第10章(第10/10页)
人看绛杈不过是匹良种小母马,明年就会产驹,会让她们为完成指标添一分把握。她们说:明年给绛杈搞人工授精,就能生一匹纯种伊犁马。伊犁马比河曲马售价高,这对扭亏为盈有利。关于绛杈的美,人们是大大忽略了。美是无价值的。美有什么实惠。红马倘若知道人对马的美如此迟钝,对马的价值观如此功利,它会对人伤心或怨恨。但它不了解人这种最实际最理智的动物。它以为人养它们只为了偶尔骑一骑,它不懂它们貌似自然地存活着,实际上是与定额、盈利,以及荣誉等一系列非自然的东西相关连。
红马开始由衷地爱人们。因为它不懂得人将为它填写的那张应征表格就是它身不由己的契约。

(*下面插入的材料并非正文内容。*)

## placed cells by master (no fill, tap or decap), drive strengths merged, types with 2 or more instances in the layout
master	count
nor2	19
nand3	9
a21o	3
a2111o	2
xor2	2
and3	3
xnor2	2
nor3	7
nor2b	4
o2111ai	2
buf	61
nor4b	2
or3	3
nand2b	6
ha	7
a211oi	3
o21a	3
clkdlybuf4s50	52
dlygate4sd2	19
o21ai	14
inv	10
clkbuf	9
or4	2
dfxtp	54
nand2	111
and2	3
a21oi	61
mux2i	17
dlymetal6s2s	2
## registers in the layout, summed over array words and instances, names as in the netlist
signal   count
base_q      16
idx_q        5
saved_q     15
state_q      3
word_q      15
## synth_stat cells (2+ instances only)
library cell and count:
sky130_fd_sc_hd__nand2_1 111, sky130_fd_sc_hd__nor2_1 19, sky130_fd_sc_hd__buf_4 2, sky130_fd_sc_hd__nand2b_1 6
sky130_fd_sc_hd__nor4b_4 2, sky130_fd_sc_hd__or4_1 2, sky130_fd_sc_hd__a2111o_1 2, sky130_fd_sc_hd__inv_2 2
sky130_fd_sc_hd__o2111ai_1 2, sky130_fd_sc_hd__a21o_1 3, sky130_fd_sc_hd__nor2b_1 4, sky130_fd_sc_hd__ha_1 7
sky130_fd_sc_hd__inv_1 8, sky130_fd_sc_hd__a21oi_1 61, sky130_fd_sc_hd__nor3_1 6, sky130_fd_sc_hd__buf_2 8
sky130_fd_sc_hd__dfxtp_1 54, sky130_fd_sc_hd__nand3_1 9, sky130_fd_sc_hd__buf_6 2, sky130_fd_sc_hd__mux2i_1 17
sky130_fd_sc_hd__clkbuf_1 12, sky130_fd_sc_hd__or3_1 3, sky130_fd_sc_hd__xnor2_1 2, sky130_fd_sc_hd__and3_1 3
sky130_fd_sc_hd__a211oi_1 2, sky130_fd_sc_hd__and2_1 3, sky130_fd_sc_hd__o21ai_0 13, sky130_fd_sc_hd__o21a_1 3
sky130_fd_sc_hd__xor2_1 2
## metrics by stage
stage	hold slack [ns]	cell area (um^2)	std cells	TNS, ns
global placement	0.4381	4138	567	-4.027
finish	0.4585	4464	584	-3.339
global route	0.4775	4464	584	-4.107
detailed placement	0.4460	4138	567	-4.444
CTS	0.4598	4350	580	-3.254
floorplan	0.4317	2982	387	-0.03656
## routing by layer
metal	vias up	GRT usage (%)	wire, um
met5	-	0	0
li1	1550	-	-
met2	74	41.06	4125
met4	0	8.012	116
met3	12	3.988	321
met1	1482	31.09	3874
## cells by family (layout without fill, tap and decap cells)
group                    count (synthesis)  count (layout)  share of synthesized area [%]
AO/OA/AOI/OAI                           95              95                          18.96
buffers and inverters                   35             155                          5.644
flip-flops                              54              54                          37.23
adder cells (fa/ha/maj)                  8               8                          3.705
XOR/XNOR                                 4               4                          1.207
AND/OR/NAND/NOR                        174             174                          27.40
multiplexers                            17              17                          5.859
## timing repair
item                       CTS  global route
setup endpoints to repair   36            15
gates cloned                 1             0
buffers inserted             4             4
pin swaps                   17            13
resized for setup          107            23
==> config.mk <==
export PLATFORM = sky130hd
export DESIGN_NAME = decode_queue
export DESIGN_NICKNAME = d
export VERILOG_FILES = /design/src/rtl/decode_queue.sv
export SDC_FILE = /design/constraint.sdc
export NUM_CORES = 1
export LEC_CHECK = 0
export CORE_MARGIN = 1
export CORE_UTILIZATION = 50
export CTS_CLUSTER_DIAMETER = 200
export DETAILED_ROUTE_END_ITERATION = 12
export GPL_TIMING_DRIVEN = 0
export HOLD_SLACK_MARGIN = 0.03
export PLACE_DENSITY_LB_ADDON = 0.25
export RECOVER_POWER = 50
export REMOVE_ABC_BUFFERS = 1
export SLEW_MARGIN = 20
export SYNTH_ARGS = -nofsm -noshare
export SYNTH_HDL_FRONTEND = slang
export SYNTH_SLANG_ARGS = --single-unit
==> constraint.sdc <==
create_clock -name clk -period 9.85 [get_ports clk]
set_clock_uncertainty 0.05 [all_clocks]
set_input_delay 1.4775 -clock clk [delete_from_list [all_inputs] [get_ports clk]]
set_output_delay 1.4775 -clock clk [all_outputs]
set_load 0.02 [all_outputs]
==> config.mk <==
export PLATFORM = sky130hd
export DESIGN_NAME = wave_dispatch
export DESIGN_NICKNAME = d
export VERILOG_FILES = /design/src/rtl/wave_dispatch.sv
export SDC_FILE = /design/constraint.sdc
export NUM_CORES = 1
export LEC_CHECK = 0
export CAP_MARGIN = 20
export CORE_MARGIN = 5
export CORE_UTILIZATION = 46
export CTS_CLUSTER_SIZE = 8
export DETAILED_ROUTE_END_ITERATION = 6
export PLACE_DENSITY = 0.95
export SYNTH_ARGS = -nofsm -noshare
export SYNTH_HDL_FRONTEND = slang
export SYNTH_SLANG_ARGS = --single-unit
==> constraint.sdc <==
create_clock -name clk -period 11.8 [get_ports clk]
set_clock_uncertainty 0.05 [all_clocks]
set_input_delay 2.36 -clock clk [delete_from_list [all_inputs] [get_ports clk]]
set_output_delay 2.36 -clock clk [all_outputs]
set_load 0.02 [all_outputs]
==> src/rtl/wave_dispatch.sv <==
// Waveform descriptor dispatcher: pops descriptors from the waveform FIFO and holds each for nsamp cycles.
// Optional underrun statistics are enabled with `define WAVE_DISPATCH_STATS_EN.
module wave_dispatch #(
  parameter int B     = 160,
  parameter int LEN_W = 16
) (
  input  logic         clk,
  input  logic         rst,
  output logic         fifo_rd_en,
  input  logic [B-1:0] fifo_dout,
  input  logic         fifo_empty,
  output logic         wave_valid,
  output logic [B-1:0] wave_data,
  output logic         wave_first,
  output logic         busy
`ifdef WAVE_DISPATCH_STATS_EN
  ,
  input  logic         stats_clr,
  output logic [15:0]  underrun_cnt
`endif
);

  // Handshake: fifo_rd_en is asserted only while fifo_empty is low; the
  // requested word is presented on fifo_dout on the following cycle, and at
  // most one read is outstanding at any time.

  typedef enum logic [1:0] {
    IDLE  = 2'd0,
    FETCH = 2'd1,
    PLAY  = 2'd2
  } state_t;

  state_t           state;
  state_t           state_nxt;
  logic [LEN_W-1:0] cnt;
  logic             pf;
  logic             last;
  logic             near_end;
  logic             periodic;

  function automatic logic [LEN_W-1:0] hold_len(input logic [B-1:0] d);
    return (d[LEN_W-1:0] == '0) ? LEN_W'(1) : d[LEN_W-1:0];
  endfunction

  assign last     = (cnt == LEN_W'(1));
  assign near_end = (cnt == LEN_W'(2));
  assign periodic = wave_data[LEN_W];

  always_ff @(posedge clk or posedge rst) begin
    if (rst) begin
      state <= IDLE;
    end else begin
      state <= state_nxt;
    end
  end

  always_comb begin
    state_nxt = state;
    case (state)
      IDLE:  if (!fifo_empty) state_nxt = FETCH;
      FETCH: state_nxt = PLAY;
      PLAY: begin
        if (last) begin
          if (pf)                        state_nxt = PLAY;
          else if (periodic && fifo_empty) state_nxt = PLAY;
          else if (!fifo_empty)          state_nxt = FETCH;
          else                           state_nxt = IDLE;
        end
      end
      default: state_nxt = IDLE;
    endcase
  end

  // A read in PLAY is either the prefetch (cnt==2) or the late fetch (cnt==1, no prefetch).
  always_comb begin
    fifo_rd_en = 1'b0;
    case (state)
      IDLE:    fifo_rd_en = !fifo_empty;
      PLAY:    fifo_rd_en = !fifo_empty && !pf && (near_end || last);
      default: fifo_rd_en = 1'b0;
    endcase
    wave_valid = (state == PLAY);
    busy       = (state != IDLE);
  end

  always_ff @(posedge clk or posedge rst) begin
    if (rst) begin
      cnt        <= '0;
      pf         <= 1'b0;
      wave_data  <= '0;
      wave_first <= 1'b0;
    end else begin
      case (state)
        IDLE: begin
          pf         <= 1'b0;
          wave_first <= 1'b0;
        end
        FETCH: begin
          wave_data  <= fifo_dout;
          cnt        <= hold_len(fifo_dout);
          wave_first <= 1'b1;
        end
        PLAY: begin
          cnt        <= cnt - LEN_W'(1);
          wave_first <= 1'b0;
          if (near_end && fifo_rd_en) pf <= 1'b1;
          if (last) begin
            if (pf) begin
              wave_data  <= fifo_dout;
              cnt        <= hold_len(fifo_dout);
              wave_first <= 1'b1;
              pf         <= 1'b0;
            end else if (periodic && fifo_empty) begin
              cnt        <= hold_len(wave_data);
              wave_first <= 1'b1;
            end
          end
        end
        default: begin
          pf         <= 1'b0;
          wave_first <= 1'b0;
        end
      endcase
    end
  end

`ifdef WAVE_DISPATCH_STATS_EN
  // Idle cycles before the first descriptor since reset are not underruns.
  logic started;

  always_ff @(posedge clk or posedge rst) begin
    if (rst) begin
      started      <= 1'b0;
      underrun_cnt <= 16'd0;
    end else begin
      if (wave_valid) started <= 1'b1;
      if (stats_clr) begin
        underrun_cnt <= 16'd0;
      end else if (started && !wave_valid && underrun_cnt != 16'hFFFF) begin
        underrun_cnt <= underrun_cnt + 16'd1;
      end
    end
  end
`endif

endmodule
# Word-level counts from Yosys, hierarchy flattened

Cells that the tools add are included.

Register bits: 180
Bits of input ports: 163
Output and inout port bits: 164
Word-level logic and storage cells: 51

Add/sub/neg operators: 1
Equal/unequal tests: 7
Multiplexer cells: 24
Reductions and logical operators: 14

Operators by type and width:

| kind                                                                   | count |
|---|---|
| 160-bit 2-to-1 mux                                                     | 2 |
| 160-bit one-hot mux with 2 select lines                                | 1 |
| 16-bit 2-to-1 mux                                                      | 5 |
| 16-bit logical NOT                                                     | 2 |
| 16-bit one-hot mux with 2 select lines                                 | 1 |
| 16-bit by 1-bit equality test with 1-bit output, second input constant | 1 |
| 16-bit by 2-bit equality test with 1-bit output, second input constant | 1 |
| 16-bit by 1-bit subtractor with 16-bit output, second input constant   | 1 |
| 2-bit 2-to-1 mux                                                       | 4 |
| 1-bit 2-to-1 mux                                                       | 7 |
| 1-bit one-hot mux with 2 select lines                                  | 3 |
| 2-bit one-hot mux with 3 select lines                                  | 1 |
| 1-bit logical AND                                                      | 4 |
| 2-bit by 1-bit != test with 1-bit output, second input constant        | 2 |
| 2-bit nonzero test                                                     | 2 |
| 3-bit AND reduction                                                    | 1 |
| 2-bit by 1-bit equality test with 1-bit output, second input constant  | 1 |
| 2-bit equality test, second input constant                             | 1 |
| 1-bit logical NOT                                                      | 2 |
| 2-bit logical NOT                                                      | 1 |
| 2-bit != test, second input constant                                   | 1 |
| 2-bit AND reduction                                                    | 1 |
| 1-bit logical OR                                                       | 1 |

# Longest topological paths before layout

Depth after elaboration: 9
Depth in mapped cells: 10
Gate-level depth less buffers: 7

# Worst setup path before layout

OpenSTA, ideal clock, no wires.

Path kind: input port to output port
Start point: in fifo_empty
End point: out fifo_rd_en
Arrival: 2.849 ns
Data required time: 9.390 ns
Path slack: 6.541 ns
Stages: 2
Buffers on the path: 1
Path through: buf_2 -> a21oi_1

Word-level cells in the longest chain between the ends: 4

Ends and longest elaborated chain:

| what                                    | RTL line | source |
|---|---|---|
| from (decl)                             | 11       | `input logic fifo_empty,` |
| 1-bit logical NOT *                     | 78, 79   |  |
| 1-bit logical AND (2 in a row)          | 79       | `PLAY: fifo_rd_en = !fifo_empty && !pf && (near_end \|\| last);` |
| 1-bit one-hot mux with 2 select lines * | 77       | `case (state)` |
| to (decl)                               | 9        | `output logic fifo_rd_en,` |

Mark *: on every way between the ends. The rest lies on a longest branch, timed or not.

# Worst setup path in the final report

Same ends and word-level chain as after synthesis.

==> run_results.csv <==
group,metric,value,unit
sta,post-route-period-util,0.519,
placement,postPlaceCellArea,11000,sq um
synthesis,synth_top_cell_by_area,"dfrtp_1",
layout,final_nets,1025,
routing,ant_nets,0,
routing,routed-via-count,5982,
clocking,path_clk_slew,70,ps
routing,drt_iter0_markers,356,
sta,rsz0062_at_grt,"false",
synthesis,synth_most_common_cell,"dfrtp_1",
floorplan,core,16300,sq um
synthesis,ys_top_cells_by_area,"dfrtp_1 (59%), mux2_2 (23%), buf_2 (1.3%)",
setup_path,worstPathRequired,9390,ps
synthesis,synth_area,7570,sq um
synthesis,synth_edf_count,0,
synthesis,syn_nets,703,
synthesis,yosys.area_share.xor_xnor,0.00116,
global_route,grt_pass1_wl,36900,um
layout,fill_cells,1131,
sta,slew_headroom,0.269,
setup_path,r2r-end,"wave_data[89]",
pwr,leakage,0.00469,uW
global_route,grt_pass1_vias,6603,
global_route,grt_use_met2,0.440,
synthesis,synth_fa_ha_area_frac,0.0116,
layout,postLayoutCellArea,11500,sq um
setup_path,cp_max_fo,8,
floorplan,rows,47,
clocking,cts_tree,"done",
clocking,cts-buffers-inserted,17,
clocking,hold_buffers,0,
floorplan,die_h,138,um
setup_path,crit_path_frequent_cell,"clkdlybuf4s50_1",
layout,antenna_cells,0,
synthesis,synth.distinct_cells,61,
synthesis,yosysTopAreaCellShare,0.595,
placement,hpwl,17200,um
global_route,use_met3,0.0967,
sta,hold_viol,0,
placement,io_buffers,326,
hold_path,hold_path.class,"register to register",
setup_path,crit_start,"fifo_empty",
routing,viasPerCell,5.50,
setup_path,reg2reg_depth,7,
clocking,htree_levels,4,
synthesis,muxShareOfSynthArea,0.238,
run,drv_cap,0,
layout,areaGrowthSynthToFinish,52.5,%
synthesis,synth_top_family_by_area,"multiplexers",
hold_path,hold_path_startpoint,"wave_data[100]",
synthesis,netlist_instances,533,
synthesis,ys_ff_latch,180,
sta,finalSetupTns,0,ps
setup_path,crit_chain,"clkdlybuf4s50_1, a21oi_1, clkdlybuf4s50_1",
global_route,gr-total-overflow,0,
placement,gp_congestion,0.903,
synthesis,yosys_warnings,0,
setup_path,cp_slowest_cell,"clkdlybuf4s50_1",
synthesis,netlist_top_cells_count,"dfrtp_1 (180), mux2_2 (152), buf_2 (20)",
sta,drv_slew,0,
clocking,cts.sinks,180,
setup_path,worstReg2RegStart,"state[0]",
floorplan,die_width,138,um
routing,avgRoutedWirePerCell,21.6,um
pwr,pwr_density_cell,308,nW/um^2
sta,post-route-min-period,6130,ps
global_route,grt.busiest_layer,"met2",
setup_path,cp-endpoint,"fifo_rd_en",
setup_path,reg2reg_setup_slack,7210,ps
sta,worst_pin_slew,1100,ps
sta,finalSetupViolations,0,
synthesis,synth_compound_area_frac,0.0607,
global_route,grt.met1_usage,0.251,
routing,routed_wl,23500,um
setup_path,start_kind,"primary input",
setup_path,slowest_delay,630,ps
global_route,grt_max_degree,109,
layout,drive_above_1_share,0.233,
floorplan,start_util,0.463,
global_route,antenna_found_initial,1,
setup_path,critPathArrivalTime,3720,ps
synthesis,avgSynthCellArea,14.2,sq um
global_route,track_usage,0.245,
clocking,post_cts_buffers,0,
synthesis,synth-simple-area-share,0.0701,
routing,drc,0,
clocking,clk_latency,420,ps
floorplan,dieArea,19100,sq um
synthesis,ys_seq_area_frac,0.595,
routing,dr.pass1.iters,6,
status,outcome,"finished, final reports clean",
clocking,cts_resized,0,
hold_path,whs_path_depth,1,
synthesis,postSynth.asyncResetShare,1.00,
synthesis,synthFlopType,"dfrtp_1",
clocking,clk_path_buf_depth,2,
sta,timing.fmax,163,MHz
pwr,vdd_drop_max,0.221,mV
setup_path,cp-end-kind,"output port",
floorplan,ios,327,
setup_path,path_class,"primary input to output port",
clocking,clockRootBuffer,"clkbuf_16",
per-stage QoR:
stage / utilization / total power, uW / setup WS [ps] / cells / hold slack (ps)
global route: 0.706 / 3730 / 5600 / 1087 / 454
detailed placement: 0.673 / 3010 / 5690 / 1056 / 430
finish: 0.706 / 3560 / 5670 / 1087 / 440
global placement: 0.673 / 2950 / 5690 / 1056 / 423
CTS: 0.706 / 3580 / 5680 / 1087 / 445
floorplan: - / 2170 / 4500 / 533 / 446
worst min-delay path by stage:
stage / end
2_1_floorplan: state[0]
3_3_place_gp: wave_data[104]
3_5_place_dp: wave_data[104]
4_1_cts: wave_data[104]
5_1_grt: wave_data[100]
6_report: wave_data[100]
cell usage in the layout (no fill, tap or decap), types with 5 or more instances in the layout:
master / instances
nand2_1: 16
nand3_1: 13
ha_1: 7
dfrtp_1: 180
clkbuf_16: 17
clkdlybuf4s50_1: 326
nor2_1: 11
mux2_2: 152
mux2_1: 8
nand4_1: 5
inv_1: 7
inv_6: 6
a21oi_1: 7
nor4_1: 11
a22oi_1: 8
layer usage:
layer / part of all wire / vias up
met5: 0.00085 / -
met4: 0.042 / 2
met3: 0.095 / 80
met2: 0.53 / 344
met1: 0.34 / 2942
li1: - / 2614
flip-flops by register name, summed over array words and instances, names as in the netlist:
signal / flops
cnt: 16
wave_data: 160
wave_first: 1
state: 2
pf: 1
final cells by class:
cell class | count | area (sq um) | share of cell area
multi-input cells | 317 | 2900 | 0.251
flip-flops and latches | 180 | 4500 | 0.390
well taps | 220 | 275 | 0.0238
inverters | 10 | 42.5 | 0.00368
clock inverters | 13 | 114 | 0.00986
clock buffers | 18 | 429 | 0.0372
repair buffers | 329 | 3290 | 0.285
where the power goes:
group | internal, uW | switching (uW)
clock network | 277 | 264
logic | 954 | 907
registers | 939 | 219
total | 2170 | 1390
kinds of logic (layout without fill, tap and decap cells):
| family | count (synthesis) | after routing |
|---|---|---|
| AO/OA/AOI/OAI | 60 | 60 |
| XOR/XNOR | 1 | 1 |
| adder cells (fa/ha/maj) | 7 | 7 |
| buffers and inverters | 36 | 370 |
| flip-flops | 180 | 180 |
| multiplexers | 160 | 160 |
| AND/OR/NAND/NOR | 89 | 89 |
critical path, delay by kind of cell:
kind	cells	cell delay (ps)
AO/OA/AOI/OAI	1	190
buffers and inverters	2	1170
Note: power is estimated with default switching activity, not from simulation.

沈红霞得到消息,明年军马场又有一批应征马的指标。这些天,她一听见红马的叫声就惊悸,她觉得这叫声在她与红马分离后也会被她的心录制下来,永久永久地陪伴她折磨她。谈到这点时,女红军和女垦荒队员头一次看见她的眼泪。
芳姐子说:“就留它下来嘛。红军里头的马也通人性得很,前些日子过草地,实在没吃的了马就卧下装死,它晓得人不忍下手杀他,它装死,让你吃。”
沈红霞摇摇头。她可以默默地度完牧马人的一生,而她的马绝不应默默无闻。
傍晚,新到班里的姑娘慌慌张张跑来报告沈红霞,说绛杈病了。
远处一雌一雄两匹红色骏马活蹦乱跳,沈红霞一指:“是说绛杈吗?”
“它在拉稀!屁股上黏糊糊的……”
沈红霞“嘘”了一声打断她。绛杈发育成熟了,这使她猛然悟到,它已三岁了。她从这匹自出世到成熟的母马身上才体味到貌似一瞬的光阴。